*Information*.
____________
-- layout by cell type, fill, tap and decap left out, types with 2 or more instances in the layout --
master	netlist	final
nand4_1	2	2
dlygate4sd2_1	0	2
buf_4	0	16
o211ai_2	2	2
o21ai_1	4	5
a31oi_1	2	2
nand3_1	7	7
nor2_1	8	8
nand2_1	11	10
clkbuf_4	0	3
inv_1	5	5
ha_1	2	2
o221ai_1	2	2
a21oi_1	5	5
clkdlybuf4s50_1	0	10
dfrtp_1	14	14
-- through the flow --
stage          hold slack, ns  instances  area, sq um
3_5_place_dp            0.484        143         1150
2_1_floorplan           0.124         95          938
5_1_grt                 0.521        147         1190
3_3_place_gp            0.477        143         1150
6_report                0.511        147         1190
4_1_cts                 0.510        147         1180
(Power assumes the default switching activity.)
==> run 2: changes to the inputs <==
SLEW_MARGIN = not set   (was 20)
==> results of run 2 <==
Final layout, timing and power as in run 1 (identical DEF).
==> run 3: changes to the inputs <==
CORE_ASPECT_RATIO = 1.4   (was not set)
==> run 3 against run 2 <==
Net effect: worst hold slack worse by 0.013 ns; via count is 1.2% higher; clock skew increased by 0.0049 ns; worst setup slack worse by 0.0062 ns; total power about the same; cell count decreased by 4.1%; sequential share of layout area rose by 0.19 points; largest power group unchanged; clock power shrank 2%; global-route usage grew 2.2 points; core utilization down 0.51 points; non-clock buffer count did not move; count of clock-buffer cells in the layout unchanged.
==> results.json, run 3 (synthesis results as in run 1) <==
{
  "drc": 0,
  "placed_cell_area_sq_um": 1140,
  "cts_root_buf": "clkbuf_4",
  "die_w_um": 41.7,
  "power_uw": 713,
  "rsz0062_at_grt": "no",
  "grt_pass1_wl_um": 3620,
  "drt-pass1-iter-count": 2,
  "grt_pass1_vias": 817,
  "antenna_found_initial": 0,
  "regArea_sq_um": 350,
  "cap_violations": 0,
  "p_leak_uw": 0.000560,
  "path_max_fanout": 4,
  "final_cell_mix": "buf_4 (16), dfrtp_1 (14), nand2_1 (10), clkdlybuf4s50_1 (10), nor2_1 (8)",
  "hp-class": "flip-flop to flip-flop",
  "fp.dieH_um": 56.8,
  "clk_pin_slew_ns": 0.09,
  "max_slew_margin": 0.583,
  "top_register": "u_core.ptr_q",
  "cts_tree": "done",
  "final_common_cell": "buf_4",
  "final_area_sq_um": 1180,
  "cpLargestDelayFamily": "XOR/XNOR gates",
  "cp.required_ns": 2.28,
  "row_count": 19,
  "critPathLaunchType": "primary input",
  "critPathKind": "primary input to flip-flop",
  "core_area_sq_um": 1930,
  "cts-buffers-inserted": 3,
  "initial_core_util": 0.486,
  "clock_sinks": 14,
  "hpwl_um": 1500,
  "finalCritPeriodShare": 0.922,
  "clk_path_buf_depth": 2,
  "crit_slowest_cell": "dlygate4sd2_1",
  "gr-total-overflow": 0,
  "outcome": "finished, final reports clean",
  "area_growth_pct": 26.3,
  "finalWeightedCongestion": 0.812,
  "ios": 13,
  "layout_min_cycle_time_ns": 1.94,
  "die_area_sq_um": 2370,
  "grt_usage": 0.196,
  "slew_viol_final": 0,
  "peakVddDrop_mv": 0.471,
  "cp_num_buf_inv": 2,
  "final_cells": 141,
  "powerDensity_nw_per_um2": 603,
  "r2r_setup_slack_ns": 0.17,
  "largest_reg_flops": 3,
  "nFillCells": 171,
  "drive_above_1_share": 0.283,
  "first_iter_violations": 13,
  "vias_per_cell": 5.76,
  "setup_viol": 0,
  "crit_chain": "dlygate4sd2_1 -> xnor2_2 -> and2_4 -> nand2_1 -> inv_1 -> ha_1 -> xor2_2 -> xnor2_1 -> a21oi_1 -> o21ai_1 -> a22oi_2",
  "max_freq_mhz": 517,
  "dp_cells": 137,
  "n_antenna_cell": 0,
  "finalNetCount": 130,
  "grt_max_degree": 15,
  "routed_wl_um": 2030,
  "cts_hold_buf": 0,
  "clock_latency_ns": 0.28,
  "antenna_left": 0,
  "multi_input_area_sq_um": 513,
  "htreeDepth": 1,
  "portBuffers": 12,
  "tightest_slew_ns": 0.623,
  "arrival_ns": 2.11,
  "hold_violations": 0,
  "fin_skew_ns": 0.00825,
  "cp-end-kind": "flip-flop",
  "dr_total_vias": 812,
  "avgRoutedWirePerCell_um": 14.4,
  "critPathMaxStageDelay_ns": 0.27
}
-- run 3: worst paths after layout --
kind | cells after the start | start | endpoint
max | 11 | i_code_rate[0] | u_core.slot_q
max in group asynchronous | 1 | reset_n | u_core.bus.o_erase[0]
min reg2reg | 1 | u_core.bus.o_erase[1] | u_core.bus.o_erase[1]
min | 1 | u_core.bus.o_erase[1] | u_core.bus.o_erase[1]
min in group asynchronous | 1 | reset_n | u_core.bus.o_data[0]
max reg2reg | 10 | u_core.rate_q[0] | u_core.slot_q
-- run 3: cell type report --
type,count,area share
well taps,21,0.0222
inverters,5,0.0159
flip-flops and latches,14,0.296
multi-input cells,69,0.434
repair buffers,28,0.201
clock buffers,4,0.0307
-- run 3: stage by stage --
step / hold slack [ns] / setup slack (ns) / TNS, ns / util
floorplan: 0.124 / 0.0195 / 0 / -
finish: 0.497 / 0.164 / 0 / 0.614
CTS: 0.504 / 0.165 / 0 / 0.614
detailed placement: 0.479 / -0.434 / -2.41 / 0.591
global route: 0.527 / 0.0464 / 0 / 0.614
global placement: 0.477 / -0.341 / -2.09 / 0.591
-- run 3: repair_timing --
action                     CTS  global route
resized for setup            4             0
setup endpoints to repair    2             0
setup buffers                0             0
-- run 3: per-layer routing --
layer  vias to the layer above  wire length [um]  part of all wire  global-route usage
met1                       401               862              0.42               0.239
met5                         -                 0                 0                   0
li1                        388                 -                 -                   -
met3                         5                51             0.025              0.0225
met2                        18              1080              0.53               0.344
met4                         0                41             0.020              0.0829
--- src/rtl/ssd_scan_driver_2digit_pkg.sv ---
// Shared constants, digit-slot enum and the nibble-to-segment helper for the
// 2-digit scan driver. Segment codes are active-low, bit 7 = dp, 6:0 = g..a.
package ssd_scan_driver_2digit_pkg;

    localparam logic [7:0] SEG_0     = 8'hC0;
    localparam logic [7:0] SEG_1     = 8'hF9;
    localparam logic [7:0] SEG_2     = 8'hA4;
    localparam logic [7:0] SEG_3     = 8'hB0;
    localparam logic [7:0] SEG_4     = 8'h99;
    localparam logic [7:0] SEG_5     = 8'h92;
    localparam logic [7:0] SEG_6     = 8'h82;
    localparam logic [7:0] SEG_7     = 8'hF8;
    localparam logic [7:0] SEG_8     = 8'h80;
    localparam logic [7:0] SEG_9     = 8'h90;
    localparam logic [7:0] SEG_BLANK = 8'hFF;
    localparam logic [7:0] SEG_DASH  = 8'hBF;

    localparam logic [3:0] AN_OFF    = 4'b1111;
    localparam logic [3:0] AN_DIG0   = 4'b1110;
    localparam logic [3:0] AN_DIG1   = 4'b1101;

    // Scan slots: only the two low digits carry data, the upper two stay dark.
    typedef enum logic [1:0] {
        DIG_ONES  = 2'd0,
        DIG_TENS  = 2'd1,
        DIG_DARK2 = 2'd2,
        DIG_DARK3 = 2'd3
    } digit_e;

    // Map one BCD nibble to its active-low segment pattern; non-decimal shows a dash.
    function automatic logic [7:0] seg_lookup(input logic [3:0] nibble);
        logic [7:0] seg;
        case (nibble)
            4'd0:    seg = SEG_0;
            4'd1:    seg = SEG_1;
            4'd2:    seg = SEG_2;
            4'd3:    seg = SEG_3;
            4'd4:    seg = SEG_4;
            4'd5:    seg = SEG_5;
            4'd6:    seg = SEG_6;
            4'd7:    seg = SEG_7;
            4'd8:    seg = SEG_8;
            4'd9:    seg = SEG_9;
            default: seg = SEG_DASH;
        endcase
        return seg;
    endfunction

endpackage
____________
*Directions for this task*. Only the lines above from the one with "min | 1 | u_core.bus.o_erase[1]" up to and including the one with "flip-flops and latches,14,0.296" should be repeated, exactly as written.

*Your solution*.
min | 1 | u_core.bus.o_erase[1] | u_core.bus.o_erase[1]
min in group asynchronous | 1 | reset_n | u_core.bus.o_data[0]
max reg2reg | 10 | u_core.rate_q[0] | u_core.slot_q
-- run 3: cell type report --
type,count,area share
well taps,21,0.0222
inverters,5,0.0159
flip-flops and latches,14,0.296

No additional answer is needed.